IN QUESTO ORIZZONTE si è mosso il governo Draghi, diminuendo a due i rifiuti di lavori «congrui» possibili. Forse Meloni al governo porterà i rifiuti a uno. Qualora ci sia qualcuno che offrirà un lavoro, il beneficiario del sussidio potrà trasferirsi a centinaia di chilometri di distanza. Se rifiuta, perde tutto. Meloni era all’opposizione di Draghi, ma condivide la stessa cultura, e le indicazioni presenti nella legge pentaleghista che ha istituito il «reddito» nel 2019. Probabilmente questa legge sarà riscritta, e il «reddito» cambierà nome e funzione. Tuttavia i problemi del Workfare resteranno. In ogni caso, a quanto sembra oggi, sarà mantenuta una forma di assistenza compassionevole e penalizzante dei poveri.

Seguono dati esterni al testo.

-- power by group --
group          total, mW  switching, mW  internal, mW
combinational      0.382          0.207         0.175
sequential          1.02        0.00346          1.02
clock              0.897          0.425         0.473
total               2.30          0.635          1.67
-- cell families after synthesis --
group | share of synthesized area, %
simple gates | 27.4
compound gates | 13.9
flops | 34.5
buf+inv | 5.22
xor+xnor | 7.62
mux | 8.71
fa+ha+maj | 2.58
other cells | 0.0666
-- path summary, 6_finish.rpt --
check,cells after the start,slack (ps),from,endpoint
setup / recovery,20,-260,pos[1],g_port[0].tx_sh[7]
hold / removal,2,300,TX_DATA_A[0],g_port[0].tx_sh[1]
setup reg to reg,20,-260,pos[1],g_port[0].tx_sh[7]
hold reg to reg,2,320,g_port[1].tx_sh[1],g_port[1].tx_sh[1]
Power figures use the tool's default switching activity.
==> src/sst_pkg.sv <==
/*
  Package for the synchronous serial transmit framing block: register offsets,
  field layouts, reset values, status bit positions and state encodings.
  Assumes a single clock domain for the register side.
*/
`default_nettype none

package sst_pkg;

  // ****************************************************************
  // Register offsets (byte addresses on the register bus)
  // ****************************************************************
  localparam logic [5:0] OFS_FMR = 6'h00;
  localparam logic [5:0] OFS_RHR = 6'h04;
  localparam logic [5:0] OFS_THR = 6'h08;
  localparam logic [5:0] OFS_RSH = 6'h0c;
  localparam logic [5:0] OFS_TSH = 6'h10;
  localparam logic [5:0] OFS_CP0 = 6'h14;
  localparam logic [5:0] OFS_CP1 = 6'h18;
  localparam logic [5:0] OFS_SR = 6'h1c;
  localparam logic [5:0] OFS_CTL = 6'h20;

  // ****************************************************************
  // Field layouts and reset values
  // ****************************************************************
  typedef struct packed {
    logic [6:0] rsv_hi;
    logic sync_edge_select;
    logic sync_data_output_enable;
    logic [2:0] sync_output_shape;
    logic [3:0] sync_length;
    logic [3:0] rsv_mid;
    logic [3:0] words_per_frame;
    logic bit_order_select;
    logic rsv_lo;
    logic idle_line_level;
    logic [4:0] word_length_field;
  } sst_fmr_t;

  typedef struct packed {
    logic [23:0] rsv;
    logic [3:0] sync_length_extension;
    logic rsv3;
    logic open_drain;
    logic receiver_on;
    logic transmitter_on;
  } sst_ctl_t;

  localparam logic [31:0] FMR_WMASK = 32'h01ff_0fbf;
  localparam logic [31:0] CTL_WMASK = 32'h0000_00f7;
  localparam logic [31:0] FMR_RST = 32'h0000_0000;
  localparam logic [31:0] CTL_RST = 32'h0000_0000;
  localparam logic [15:0] HALF_RST = 16'h0000;

  // ****************************************************************
  // Status bit positions
  // ****************************************************************
  localparam int SR_TX_HOLDING_FREE = 0;
  localparam int SR_TX_ALL_SENT = 1;
  localparam int SR_RX_WORD_AVAILABLE = 4;
  localparam int SR_OVR = 5;
  localparam int SR_CP0 = 8;
  localparam int SR_CP1 = 9;
  localparam int SR_TX_SYNC_EVENT = 10;
  localparam int SR_RX_SYNC_EVENT = 11;
  localparam int SR_TRANSMITTER_ON = 16;
  localparam int SR_RECEIVER_ON = 17;

  // ****************************************************************
  // Encodings
  // ****************************************************************
  localparam logic [1:0] RESP_OKAY = 2'h0;
  localparam logic [1:0] RESP_SLVERR = 2'h2;
  localparam logic [1:0] DMA_BYTE = 2'h0;
  localparam logic [1:0] DMA_HALF = 2'h1;
  localparam logic [1:0] DMA_WORD = 2'h2;
  localparam logic [4:0] LEN_BYTE_MAX = 5'h07;
  localparam logic [4:0] LEN_HALF_MAX = 5'h0f;

  typedef enum logic [1:0] {TX_IDLE, TX_SYNC, TX_DATA} sst_tx_t;

endpackage

`default_nettype wire

==> src/sst_top.sv <==
/*
  Transmit framing, holding registers and status of a synchronous serial
  controller, reached over AXI4-Lite. Assumes the link clock, frame syncs and
  receive data arrive asynchronously and are far slower than i_clock.
*/
// The register offsets and the AXI4-Lite slave port were left to the implementer.
`default_nettype none

// Functional notes
// - Each word serializes word length field plus one bits.
// - DMA size: bytes up to 7, half-words 8 to 15, else words.
// - Data line sits at the idle level whenever no transmission runs.
// - In open-drain mode the data driver is on only while data is 1.
// - Bit order 0 sends LSB first, 1 sends MSB first.
// - Each transfer start sends words per frame plus one words, or fewer if the holding register is empty at a word end.
// - Sync length sets sync duration and count of sync data bits sent.
// - Sync pulse lasts sync length plus one link periods, extension on top.
// - Sync shape codes: input, neg, pos, low, high, toggle; 6-7 reserved.
// - During sync the data line carries idle level or sync word bits.
// - Transmit sync flag on rising edge for select 0, falling for 1.
// - Holding words right aligned; receive read-only, transmit write-only.
// - Transmit sync holding is a 16-bit read-write value.
// - Receive sync holding is a read-only 16-bit captured value.
// - Two compare registers hold 16-bit read-write patterns.
// - Holding-free reads 1 when the transmit holding register is empty.
// - All-sent reads 1 only after the last word fully left.
// - Overwrite sets on load over an unread word, clears on status read.
// - Compare and sync flags record events, clear on status read.

module sst_top
  import sst_pkg::*;
(
  input wire logic i_clock,
  input wire logic i_nrst,
  input wire logic [5:0] i_axi_awaddr,
  input wire logic i_axi_awvalid,
  output logic o_axi_awready,
  input wire logic [31:0] i_axi_wdata,
  input wire logic [3:0] i_axi_wstrb,
  input wire logic i_axi_wvalid,
  output logic o_axi_wready,
  output logic [1:0] o_axi_bresp,
  output logic o_axi_bvalid,
  input wire logic i_axi_bready,
  input wire logic [5:0] i_axi_araddr,
  input wire logic i_axi_arvalid,
  output logic o_axi_arready,
  output logic [31:0] o_axi_rdata,
  output logic [1:0] o_axi_rresp,
  output logic o_axi_rvalid,
  input wire logic i_axi_rready,
  input wire logic i_tx_clock,
  input wire logic i_tx_frame_sync_pin,
  input wire logic i_serial_in,
  input wire logic i_rx_frame_sync,
  output logic o_serial_out_pin,
  output logic o_serial_out_pin_oe,
  output logic o_tx_frame_sync_pin,
  output logic o_tx_frame_sync_pin_oe,
  output logic [1:0] o_dma_size
);

  // ****************************************************************
  // State
  // ****************************************************************
  typedef struct packed {
    logic awv;
    logic [5:0] awa;
    logic wv;
    logic [31:0] wd;
    logic [3:0] ws;
    logic awr;
    logic wr;
    logic bv;
    logic [1:0] br;
    logic arr;
    logic rv;
    logic [31:0] rd;
    logic [1:0] rr;
    sst_fmr_t fmr;
    sst_ctl_t ctl;
    logic [31:0] thr;
    logic thr_full;
    logic [15:0] tsh;
    logic [15:0] rsh;
    logic [15:0] cp0;
    logic [15:0] cp1;
    logic [31:0] rhr;
    logic rx_word_available;
    logic ovr;
    logic c0;
    logic c1;
    logic txs;
    logic rxs;
    logic [2:0] cks;
    logic [1:0] tfs;
    logic [1:0] rds;
    logic [1:0] rfs;
    logic fsp;
    logic rfp;
    sst_tx_t st;
    logic [31:0] tsr;
    logic [7:0] idx;
    logic [3:0] wcnt;
    logic tog;
    logic so;
    logic soe;
    logic fso;
    logic fsoe;
    logic [1:0] dsz;
    logic [31:0] rsr;
    logic [4:0] rbc;
  } sst_st_t;

  sst_st_t st_q;
  sst_st_t st_d;
  logic [1:0] rst_q;
  logic rst_n;
  logic wr_thr;
  logic rx_load;
  logic ck_f;
  logic [31:0] sts_now;

  // Reset is released through two flops so all state leaves reset together.
  always_ff @(posedge i_clock or negedge i_nrst) begin
    if (!i_nrst) begin
      rst_q <= 2'h0;
    end else begin
      rst_q <= {rst_q[0], 1'b1};
    end
  end
  assign rst_n = rst_q[1];

  // ****************************************************************
  // Decoding helpers
  // ****************************************************************
  function automatic logic mapped(logic [5:0] a);
    return a inside {OFS_FMR, OFS_RHR, OFS_THR, OFS_RSH, OFS_TSH,
                     OFS_CP0, OFS_CP1, OFS_SR, OFS_CTL};
  endfunction

  function automatic logic [31:0] merge(logic [31:0] o, logic [31:0] n,
                                        logic [3:0] s);
    logic [31:0] r;
    r = o;
    for (int i = 0; i < 4; i++) begin
      if (s[i]) begin
        r[i*8 +: 8] = n[i*8 +: 8];
      end
    end
    return r;
  endfunction

  function automatic logic [31:0] sts_word(sst_st_t s);
    logic [31:0] w;
    w = 32'h0;
    w[SR_TX_HOLDING_FREE] = !s.thr_full;
    w[SR_TX_ALL_SENT] = !s.thr_full && (s.st == TX_IDLE);
    w[SR_RX_WORD_AVAILABLE] = s.rx_word_available;
    w[SR_OVR] = s.ovr;
    w[SR_CP0] = s.c0;
    w[SR_CP1] = s.c1;
    w[SR_TX_SYNC_EVENT] = s.txs;
    w[SR_RX_SYNC_EVENT] = s.rxs;
    w[SR_TRANSMITTER_ON] = s.ctl.transmitter_on;
    w[SR_RECEIVER_ON] = s.ctl.receiver_on;
    return w;
  endfunction

  function automatic logic [31:0] rd_mux(sst_st_t s, logic [5:0] a);
    case (a)
      OFS_FMR: return s.fmr;
      OFS_RHR: return s.rhr;
      OFS_RSH: return {16'h0, s.rsh};
      OFS_TSH: return {16'h0, s.tsh};
      OFS_CP0: return {16'h0, s.cp0};
      OFS_CP1: return {16'h0, s.cp1};
      OFS_SR: return sts_word(s);
      OFS_CTL: return s.ctl;
      default: return 32'h0;
    endcase
  endfunction

  // ****************************************************************
  // Next state
  // ****************************************************************
  always_comb begin
    logic ld;
    logic ck_r;
    logic fs_now;
    logic bit_in;
    logic rd_rhr;
    logic [7:0] slen;
    logic [4:0] bi;
    ld = 1'b0;
    bi = 5'h0;
    ck_r = st_q.cks[1] & ~st_q.cks[2];
    ck_f = ~st_q.cks[1] & st_q.cks[2];
    fs_now = st_q.fsoe ? st_q.fso : st_q.tfs[1];
    bit_in = st_q.rds[1];
    rd_rhr = 1'b0;
    rx_load = 1'b0;
    slen = {st_q.ctl.sync_length_extension, st_q.fmr.sync_length};
    st_d = st_q;
    wr_thr = st_q.awv && st_q.wv && (st_q.awa == OFS_THR);

    // Bus read side; flag clears come first so that later sets win.
    if (st_q.rv && i_axi_rready) begin
      st_d.rv = 1'b0;
    end
    if (i_axi_arvalid && st_q.arr) begin
      st_d.rv = 1'b1;
      st_d.rd = rd_mux(st_q, i_axi_araddr);
      st_d.rr = mapped(i_axi_araddr) ? RESP_OKAY : RESP_SLVERR;
      if (i_axi_araddr == OFS_SR) begin
        st_d.ovr = 1'b0;
        st_d.c0 = 1'b0;
        st_d.c1 = 1'b0;
        st_d.txs = 1'b0;
        st_d.rxs = 1'b0;
      end
      if (i_axi_araddr == OFS_RHR) begin
        rd_rhr = 1'b1;
        st_d.rx_word_available = 1'b0;
      end
    end

    // Link inputs pass two flops; the link clock's third stage holds its previous level.
    st_d.cks = {st_q.cks[1:0], i_tx_clock};
    st_d.tfs = {st_q.tfs[0], i_tx_frame_sync_pin};
    st_d.rds = {st_q.rds[0], i_serial_in};
    st_d.rfs = {st_q.rfs[0], i_rx_frame_sync};

    // Transmitter advances on the falling link edge.
    if (ck_f) begin
      case (st_q.st)
        TX_IDLE: begin
          if (st_q.ctl.transmitter_on && st_q.thr_full) begin
            ld = 1'b1;
            st_d.wcnt = 4'h0;
            st_d.idx = 8'h0;
            st_d.tog = ~st_q.tog;
            st_d.st = (st_q.fmr.sync_output_shape == 3'h0) ? TX_DATA : TX_SYNC;
          end
        end
        TX_SYNC: begin
          if (st_q.idx == slen) begin
            st_d.st = TX_DATA;
            st_d.idx = 8'h0;
          end else begin
            st_d.idx = st_q.idx + 8'h01;
          end
        end
        TX_DATA: begin
          if (st_q.idx[4:0] == st_q.fmr.word_length_field) begin
            if (st_q.wcnt == st_q.fmr.words_per_frame) begin
              st_d.st = TX_IDLE;
            end else if (st_q.thr_full) begin
              ld = 1'b1;
              st_d.wcnt = st_q.wcnt + 4'h1;
              st_d.idx = 8'h0;
            end else begin
              // An empty holding register cuts the frame short.
              st_d.st = TX_IDLE;
            end
          end else begin
            st_d.idx = st_q.idx + 8'h01;
          end
        end
        default: begin
          st_d.st = TX_IDLE;
        end
      endcase
    end
    if (ld) begin
      st_d.tsr = st_q.thr;
      st_d.thr_full = 1'b0;
    end

    // Transmit sync event from the sync line, driven or sensed.
    st_d.fsp = fs_now;
    if (st_q.fmr.sync_edge_select ? (st_q.fsp && !fs_now) : (!st_q.fsp && fs_now)) begin
      st_d.txs = 1'b1;
    end

    // Receiver samples on the rising link edge, MSB first.
    if (ck_r && st_q.ctl.receiver_on) begin
      st_d.rfp = st_q.rfs[1];
      if (st_q.rfs[1]) begin
        st_d.rsh = st_q.rfp ? {st_q.rsh[14:0], bit_in} : {15'h0, bit_in};
        st_d.rbc = 5'h0;
        st_d.rsr = 32'h0;
      end else begin
        if (st_q.rfp) begin
          st_d.rxs = 1'b1;
          st_d.c0 = st_q.c0 | (st_q.rsh == st_q.cp0);
          st_d.c1 = st_q.c1 | (st_q.rsh == st_q.cp1);
        end
        st_d.rsr = {st_q.rsr[30:0], bit_in};
        st_d.rbc = st_q.rbc + 5'h01;
        if (st_q.rbc == st_q.fmr.word_length_field) begin
          rx_load = 1'b1;
          st_d.rhr = {st_q.rsr[30:0], bit_in};
          st_d.rsr = 32'h0;
          st_d.rbc = 5'h0;
          st_d.rx_word_available = 1'b1;
          if (st_q.rx_word_available && !rd_rhr) begin
            st_d.ovr = 1'b1;
          end
        end
      end
    end

    // Bus write side; taken after the transmitter so a new word is kept.
    if (i_axi_awvalid && st_q.awr) begin
      st_d.awv = 1'b1;
      st_d.awa = i_axi_awaddr;
    end
    if (i_axi_wvalid && st_q.wr) begin
      st_d.wv = 1'b1;
      st_d.wd = i_axi_wdata;
      st_d.ws = i_axi_wstrb;
    end
    if (st_q.bv && i_axi_bready) begin
      st_d.bv = 1'b0;
    end
    if (st_q.awv && st_q.wv) begin
      st_d.awv = 1'b0;
      st_d.wv = 1'b0;
      st_d.bv = 1'b1;
      st_d.br = mapped(st_q.awa) ? RESP_OKAY : RESP_SLVERR;
      case (st_q.awa)
        OFS_FMR: st_d.fmr = merge(st_q.fmr, st_q.wd, st_q.ws) & FMR_WMASK;
        OFS_CTL: st_d.ctl = merge(st_q.ctl, st_q.wd, st_q.ws) & CTL_WMASK;
        OFS_TSH: st_d.tsh = 16'(merge({16'h0, st_q.tsh}, st_q.wd, st_q.ws));
        OFS_CP0: st_d.cp0 = 16'(merge({16'h0, st_q.cp0}, st_q.wd, st_q.ws));
        OFS_CP1: st_d.cp1 = 16'(merge({16'h0, st_q.cp1}, st_q.wd, st_q.ws));
        OFS_THR: begin
          st_d.thr = merge(st_q.thr, st_q.wd, st_q.ws);
          st_d.thr_full = 1'b1;
        end
        default: begin
        end
      endcase
    end
    st_d.awr = !st_d.awv && !st_d.bv;
    st_d.wr = !st_d.wv && !st_d.bv;
    st_d.arr = !st_d.rv;

    // Pin levels are recomputed every cycle so idle follows the register.
    bi = st_d.fmr.bit_order_select ?
         5'(st_d.fmr.word_length_field - st_d.idx[4:0]) : st_d.idx[4:0];
    case (st_d.st)
      TX_SYNC: begin
        st_d.so = (st_d.fmr.sync_data_output_enable && st_d.idx[7:4] == 4'h0) ?
                  st_d.tsh[st_d.idx[3:0]] : st_d.fmr.idle_line_level;
      end
      TX_DATA: st_d.so = st_d.tsr[bi];
      default: st_d.so = st_d.fmr.idle_line_level;
    endcase
    st_d.soe = st_d.ctl.open_drain ? st_d.so : 1'b1;
    case (st_d.fmr.sync_output_shape)
      3'h1: st_d.fso = st_d.st != TX_SYNC;
      3'h2: st_d.fso = st_d.st == TX_SYNC;
      3'h3: st_d.fso = st_d.st == TX_IDLE;
      3'h4: st_d.fso = st_d.st != TX_IDLE;
      3'h5: st_d.fso = st_d.tog;
      default: st_d.fso = 1'b0;
    endcase
    // Reserved shapes leave the pin undriven, like the input-only code.
    st_d.fsoe = st_d.fmr.sync_output_shape inside {[3'h1 : 3'h5]};
    if (st_d.fmr.word_length_field <= LEN_BYTE_MAX) begin
      st_d.dsz = DMA_BYTE;
    end else if (st_d.fmr.word_length_field <= LEN_HALF_MAX) begin
      st_d.dsz = DMA_HALF;
    end else begin
      st_d.dsz = DMA_WORD;
    end
  end

  always_ff @(posedge i_clock or negedge rst_n) begin
    if (!rst_n) begin
      st_q <= '0;
      st_q.fmr <= FMR_RST;
      st_q.ctl <= CTL_RST;
      st_q.tsh <= HALF_RST;
      st_q.st <= TX_IDLE;
    end else begin
      st_q <= st_d;
    end
  end

  assign o_axi_awready = st_q.awr;
  assign o_axi_wready = st_q.wr;
  assign o_axi_bvalid = st_q.bv;
  assign o_axi_bresp = st_q.br;
  assign o_axi_arready = st_q.arr;
  assign o_axi_rvalid = st_q.rv;
  assign o_axi_rdata = st_q.rd;
  assign o_axi_rresp = st_q.rr;
  assign o_serial_out_pin = st_q.so;
  assign o_serial_out_pin_oe = st_q.soe;
  assign o_tx_frame_sync_pin = st_q.fso;
  assign o_tx_frame_sync_pin_oe = st_q.fsoe;
  assign o_dma_size = st_q.dsz;
  assign sts_now = sts_word(st_q);
endmodule // sst_top

`default_nettype wire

NELL’ULTIMO ANNO la violenza verbale di Meloni è stata esemplare di questa ideologia. Il 5 settembre 2021 al forum Ambrosetti a Cernobbio, ha detto che il reddito di cittadinanza è un «metadone di stato». La metafora implicherebbe che tutti i percettori di reddito sono «eroinomani». Più di recente, il 30 luglio scorso, Meloni ha evocato il valore «educativo» del «lavoro» e quello «diseducativo» e «contro-producente» del «reddito». Su questi punti Meloni è in sintonia con altri esponenti del neoliberalismo più aggressivo, a cominciare da Matteo Renzi (Italia Viva) che promette l’abolizione addirittura via referendum. Per lei «va abolito e sostituito «con la ricetta che più assumi e meno paghi». E poi ha aggiunto che lo Stato «non disturba chi lavora» e che «la ricchezza la creano le imprese e i lavoratori, non i decreti». Sono affermazioni che riflettono la trasformazione delle destre post-fasciste. Il «corporativismo sociale» della destra storica è stato innestato sul Dna reaganian-thatcheriano. L’unica corporazione residuale è quella degli imprenditori ai quali Meloni assegna il ruolo di «creare il lavoro», come se la forza lavoro non avesse autonomia e fosse un gregge da guidare. Meloni ha così aggiunto l’impresa al pantheon tradizionale delle destre estreme e conservatrici: Dio, patria, famiglia, proprietà e confini. È un’operazione in corso dai tempi di Nixon fino a Trump. Oggi è stata adattata al contesto italiano.